**** Working data ****
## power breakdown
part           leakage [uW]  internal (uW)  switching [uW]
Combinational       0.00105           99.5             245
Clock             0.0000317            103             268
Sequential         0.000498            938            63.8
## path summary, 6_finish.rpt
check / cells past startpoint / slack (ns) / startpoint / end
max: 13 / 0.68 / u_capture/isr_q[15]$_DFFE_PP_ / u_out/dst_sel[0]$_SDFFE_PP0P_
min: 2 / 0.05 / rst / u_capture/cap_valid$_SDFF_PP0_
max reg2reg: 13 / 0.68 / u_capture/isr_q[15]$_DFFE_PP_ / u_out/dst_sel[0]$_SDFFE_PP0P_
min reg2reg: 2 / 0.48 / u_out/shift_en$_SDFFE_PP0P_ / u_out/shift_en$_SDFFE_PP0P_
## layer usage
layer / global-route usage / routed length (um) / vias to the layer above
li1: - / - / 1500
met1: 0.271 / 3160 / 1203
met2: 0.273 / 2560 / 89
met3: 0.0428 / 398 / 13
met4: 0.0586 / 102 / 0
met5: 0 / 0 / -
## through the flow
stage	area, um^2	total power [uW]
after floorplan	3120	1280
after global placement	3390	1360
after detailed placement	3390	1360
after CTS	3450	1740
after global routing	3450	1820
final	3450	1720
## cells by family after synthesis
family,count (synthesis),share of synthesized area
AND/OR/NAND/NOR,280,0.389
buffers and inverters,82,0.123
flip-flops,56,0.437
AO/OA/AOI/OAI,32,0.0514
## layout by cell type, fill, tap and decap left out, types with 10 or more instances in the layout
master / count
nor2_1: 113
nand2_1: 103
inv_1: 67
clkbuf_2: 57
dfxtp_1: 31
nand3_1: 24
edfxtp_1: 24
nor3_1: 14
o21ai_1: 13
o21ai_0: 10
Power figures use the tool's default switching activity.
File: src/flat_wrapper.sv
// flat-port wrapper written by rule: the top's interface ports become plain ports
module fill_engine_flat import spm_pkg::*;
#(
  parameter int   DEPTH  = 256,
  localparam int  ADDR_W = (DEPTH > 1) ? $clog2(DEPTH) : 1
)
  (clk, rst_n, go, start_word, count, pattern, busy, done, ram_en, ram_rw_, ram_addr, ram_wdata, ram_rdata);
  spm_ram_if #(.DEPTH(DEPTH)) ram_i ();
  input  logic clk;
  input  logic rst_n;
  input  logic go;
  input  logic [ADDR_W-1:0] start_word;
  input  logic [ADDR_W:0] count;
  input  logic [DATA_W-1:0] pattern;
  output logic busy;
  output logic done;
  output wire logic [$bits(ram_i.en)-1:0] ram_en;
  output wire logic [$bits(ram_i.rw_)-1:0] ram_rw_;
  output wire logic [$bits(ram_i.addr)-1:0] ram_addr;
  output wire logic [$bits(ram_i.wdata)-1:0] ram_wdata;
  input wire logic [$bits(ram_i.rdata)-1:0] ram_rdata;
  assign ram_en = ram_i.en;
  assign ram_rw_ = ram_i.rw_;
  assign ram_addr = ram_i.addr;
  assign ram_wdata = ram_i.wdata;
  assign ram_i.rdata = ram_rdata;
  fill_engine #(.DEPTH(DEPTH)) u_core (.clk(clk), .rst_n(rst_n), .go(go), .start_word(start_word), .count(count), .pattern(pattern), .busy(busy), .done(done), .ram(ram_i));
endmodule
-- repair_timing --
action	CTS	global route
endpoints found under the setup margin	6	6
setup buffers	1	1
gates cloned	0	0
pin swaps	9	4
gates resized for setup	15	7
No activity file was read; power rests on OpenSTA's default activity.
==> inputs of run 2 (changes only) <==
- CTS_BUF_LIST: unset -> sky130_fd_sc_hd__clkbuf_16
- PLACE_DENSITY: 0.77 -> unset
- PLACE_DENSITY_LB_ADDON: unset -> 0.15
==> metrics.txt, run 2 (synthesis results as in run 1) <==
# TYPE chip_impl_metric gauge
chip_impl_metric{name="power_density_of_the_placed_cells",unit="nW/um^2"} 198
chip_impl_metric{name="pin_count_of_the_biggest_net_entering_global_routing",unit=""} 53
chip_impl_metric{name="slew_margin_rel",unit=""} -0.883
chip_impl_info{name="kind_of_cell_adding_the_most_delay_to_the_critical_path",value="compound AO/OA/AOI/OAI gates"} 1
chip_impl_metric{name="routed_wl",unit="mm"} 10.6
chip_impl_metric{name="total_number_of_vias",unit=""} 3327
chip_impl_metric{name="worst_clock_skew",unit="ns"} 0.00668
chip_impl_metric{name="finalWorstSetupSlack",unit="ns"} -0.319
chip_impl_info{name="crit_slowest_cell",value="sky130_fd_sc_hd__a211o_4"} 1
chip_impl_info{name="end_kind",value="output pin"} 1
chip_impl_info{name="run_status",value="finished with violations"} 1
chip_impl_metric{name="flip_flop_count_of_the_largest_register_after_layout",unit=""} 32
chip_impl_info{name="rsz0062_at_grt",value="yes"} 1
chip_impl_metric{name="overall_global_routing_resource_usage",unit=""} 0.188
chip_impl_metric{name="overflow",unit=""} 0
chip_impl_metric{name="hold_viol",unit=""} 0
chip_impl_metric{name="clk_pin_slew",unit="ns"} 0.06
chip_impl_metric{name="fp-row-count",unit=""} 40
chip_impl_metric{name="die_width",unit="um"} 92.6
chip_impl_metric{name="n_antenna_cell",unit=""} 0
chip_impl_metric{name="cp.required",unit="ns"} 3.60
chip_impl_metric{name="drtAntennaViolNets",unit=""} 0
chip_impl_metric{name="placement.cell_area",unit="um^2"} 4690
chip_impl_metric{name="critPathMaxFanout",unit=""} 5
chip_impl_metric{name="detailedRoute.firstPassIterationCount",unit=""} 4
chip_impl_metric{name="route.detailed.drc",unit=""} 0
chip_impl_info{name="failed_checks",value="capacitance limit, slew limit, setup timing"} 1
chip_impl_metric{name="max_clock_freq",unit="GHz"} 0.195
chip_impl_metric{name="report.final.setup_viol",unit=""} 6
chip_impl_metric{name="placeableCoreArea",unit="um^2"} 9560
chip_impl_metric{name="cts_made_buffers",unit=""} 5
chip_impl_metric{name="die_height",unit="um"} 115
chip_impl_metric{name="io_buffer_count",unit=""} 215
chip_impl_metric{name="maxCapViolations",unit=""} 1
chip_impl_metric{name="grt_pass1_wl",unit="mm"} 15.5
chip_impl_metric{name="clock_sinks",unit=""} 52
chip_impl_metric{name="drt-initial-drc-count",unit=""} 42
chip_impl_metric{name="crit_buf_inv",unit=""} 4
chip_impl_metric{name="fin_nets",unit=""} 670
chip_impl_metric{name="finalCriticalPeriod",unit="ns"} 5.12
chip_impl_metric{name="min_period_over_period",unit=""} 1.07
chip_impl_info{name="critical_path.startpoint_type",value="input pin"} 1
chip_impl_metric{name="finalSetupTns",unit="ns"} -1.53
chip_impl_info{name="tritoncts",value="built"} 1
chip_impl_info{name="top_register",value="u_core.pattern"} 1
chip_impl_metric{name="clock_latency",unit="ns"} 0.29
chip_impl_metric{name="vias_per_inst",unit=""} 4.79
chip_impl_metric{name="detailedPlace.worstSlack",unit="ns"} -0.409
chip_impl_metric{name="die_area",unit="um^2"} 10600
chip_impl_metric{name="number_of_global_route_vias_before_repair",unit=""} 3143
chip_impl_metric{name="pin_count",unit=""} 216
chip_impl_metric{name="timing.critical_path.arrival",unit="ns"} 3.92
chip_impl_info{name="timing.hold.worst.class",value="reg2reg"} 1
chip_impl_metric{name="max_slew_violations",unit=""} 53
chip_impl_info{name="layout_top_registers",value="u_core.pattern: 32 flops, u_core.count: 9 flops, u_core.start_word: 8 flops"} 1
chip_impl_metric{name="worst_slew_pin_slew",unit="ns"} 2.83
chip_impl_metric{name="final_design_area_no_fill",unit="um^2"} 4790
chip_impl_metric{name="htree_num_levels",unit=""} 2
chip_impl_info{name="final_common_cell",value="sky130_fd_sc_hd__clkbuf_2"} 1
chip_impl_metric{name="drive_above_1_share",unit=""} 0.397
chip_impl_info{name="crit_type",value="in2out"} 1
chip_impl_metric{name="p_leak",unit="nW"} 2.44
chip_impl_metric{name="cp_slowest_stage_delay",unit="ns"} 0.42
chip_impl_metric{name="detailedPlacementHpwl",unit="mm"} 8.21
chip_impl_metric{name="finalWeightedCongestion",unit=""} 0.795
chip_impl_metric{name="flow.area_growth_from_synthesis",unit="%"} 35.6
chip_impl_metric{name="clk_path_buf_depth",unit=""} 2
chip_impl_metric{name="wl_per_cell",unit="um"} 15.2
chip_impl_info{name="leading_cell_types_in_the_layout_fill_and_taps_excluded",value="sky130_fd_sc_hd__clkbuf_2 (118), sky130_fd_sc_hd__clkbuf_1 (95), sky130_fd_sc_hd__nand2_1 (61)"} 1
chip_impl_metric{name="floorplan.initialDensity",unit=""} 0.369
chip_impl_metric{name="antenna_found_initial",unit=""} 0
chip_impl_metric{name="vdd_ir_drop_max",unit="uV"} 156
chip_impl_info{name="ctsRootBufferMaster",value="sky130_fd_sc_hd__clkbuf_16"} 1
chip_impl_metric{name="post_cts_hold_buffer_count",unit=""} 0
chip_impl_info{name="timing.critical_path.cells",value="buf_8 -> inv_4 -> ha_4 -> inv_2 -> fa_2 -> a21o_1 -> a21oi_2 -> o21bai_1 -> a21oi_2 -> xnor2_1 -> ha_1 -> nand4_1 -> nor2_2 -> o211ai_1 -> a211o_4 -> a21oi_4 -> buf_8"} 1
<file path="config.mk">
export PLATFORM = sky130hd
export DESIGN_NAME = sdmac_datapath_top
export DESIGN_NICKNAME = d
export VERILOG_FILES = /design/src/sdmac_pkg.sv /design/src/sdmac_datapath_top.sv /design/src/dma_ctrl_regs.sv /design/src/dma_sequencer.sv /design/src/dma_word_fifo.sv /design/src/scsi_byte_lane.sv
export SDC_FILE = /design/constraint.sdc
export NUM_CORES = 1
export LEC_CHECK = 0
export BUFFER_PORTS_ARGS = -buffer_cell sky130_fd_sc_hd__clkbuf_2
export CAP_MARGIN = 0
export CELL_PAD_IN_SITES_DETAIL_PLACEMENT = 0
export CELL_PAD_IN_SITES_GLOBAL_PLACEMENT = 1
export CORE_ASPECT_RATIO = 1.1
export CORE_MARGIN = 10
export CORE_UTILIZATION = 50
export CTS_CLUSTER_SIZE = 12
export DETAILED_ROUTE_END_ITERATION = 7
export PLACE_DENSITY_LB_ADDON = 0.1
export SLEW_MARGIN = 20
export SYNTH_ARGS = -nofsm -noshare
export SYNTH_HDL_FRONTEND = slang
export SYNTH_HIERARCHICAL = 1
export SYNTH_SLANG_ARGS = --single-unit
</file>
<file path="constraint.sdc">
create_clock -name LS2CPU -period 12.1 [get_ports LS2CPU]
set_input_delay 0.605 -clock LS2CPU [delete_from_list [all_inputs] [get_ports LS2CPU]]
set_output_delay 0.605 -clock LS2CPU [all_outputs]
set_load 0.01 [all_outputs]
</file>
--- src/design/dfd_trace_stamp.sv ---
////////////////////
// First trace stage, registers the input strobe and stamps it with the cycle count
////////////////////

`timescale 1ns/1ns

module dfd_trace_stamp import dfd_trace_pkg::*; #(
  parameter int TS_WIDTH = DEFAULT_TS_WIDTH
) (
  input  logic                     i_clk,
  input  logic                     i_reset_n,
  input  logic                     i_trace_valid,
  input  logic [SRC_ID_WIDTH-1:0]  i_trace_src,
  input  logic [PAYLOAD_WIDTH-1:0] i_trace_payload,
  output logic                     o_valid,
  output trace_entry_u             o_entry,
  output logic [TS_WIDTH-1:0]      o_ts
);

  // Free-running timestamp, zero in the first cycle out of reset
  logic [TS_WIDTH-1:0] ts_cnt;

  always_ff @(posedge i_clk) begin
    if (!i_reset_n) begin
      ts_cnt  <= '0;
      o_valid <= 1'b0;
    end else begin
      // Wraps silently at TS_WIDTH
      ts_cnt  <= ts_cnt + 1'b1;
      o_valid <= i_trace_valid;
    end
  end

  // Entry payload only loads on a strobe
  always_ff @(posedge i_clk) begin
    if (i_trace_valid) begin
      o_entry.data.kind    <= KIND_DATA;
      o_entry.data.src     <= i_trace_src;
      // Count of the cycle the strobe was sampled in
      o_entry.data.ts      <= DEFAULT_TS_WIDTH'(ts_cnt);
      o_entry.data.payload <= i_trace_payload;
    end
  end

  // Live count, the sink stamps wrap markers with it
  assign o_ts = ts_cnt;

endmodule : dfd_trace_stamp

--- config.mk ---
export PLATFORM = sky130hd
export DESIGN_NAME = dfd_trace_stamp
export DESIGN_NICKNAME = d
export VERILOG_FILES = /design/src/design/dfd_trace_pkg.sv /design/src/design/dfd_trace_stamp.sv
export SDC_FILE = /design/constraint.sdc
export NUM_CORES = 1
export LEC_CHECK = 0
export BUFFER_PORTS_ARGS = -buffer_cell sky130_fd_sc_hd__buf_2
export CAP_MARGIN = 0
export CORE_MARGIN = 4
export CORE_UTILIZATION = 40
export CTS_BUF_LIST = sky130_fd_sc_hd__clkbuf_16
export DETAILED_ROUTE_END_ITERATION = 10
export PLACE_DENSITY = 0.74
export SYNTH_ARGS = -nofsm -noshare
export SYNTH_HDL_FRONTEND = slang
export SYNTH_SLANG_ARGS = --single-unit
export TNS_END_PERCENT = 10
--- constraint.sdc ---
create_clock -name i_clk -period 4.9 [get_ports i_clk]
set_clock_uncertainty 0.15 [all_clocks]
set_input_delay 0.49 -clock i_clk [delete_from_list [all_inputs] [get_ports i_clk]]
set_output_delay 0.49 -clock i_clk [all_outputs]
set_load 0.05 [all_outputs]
****
*What is being asked*:
Using the entries above, repeat only the lines from the one containing "met4: 0.0586 / 102 / 0" through the one containing "nand3_1: 24", end lines included.

*Exercise response*:
met4: 0.0586 / 102 / 0
met5: 0 / 0 / -
## through the flow
stage	area, um^2	total power [uW]
after floorplan	3120	1280
after global placement	3390	1360
after detailed placement	3390	1360
after CTS	3450	1740
after global routing	3450	1820
final	3450	1720
## cells by family after synthesis
family,count (synthesis),share of synthesized area
AND/OR/NAND/NOR,280,0.389
buffers and inverters,82,0.123
flip-flops,56,0.437
AO/OA/AOI/OAI,32,0.0514
## layout by cell type, fill, tap and decap left out, types with 10 or more instances in the layout
master / count
nor2_1: 113
nand2_1: 103
inv_1: 67
clkbuf_2: 57
dfxtp_1: 31
nand3_1: 24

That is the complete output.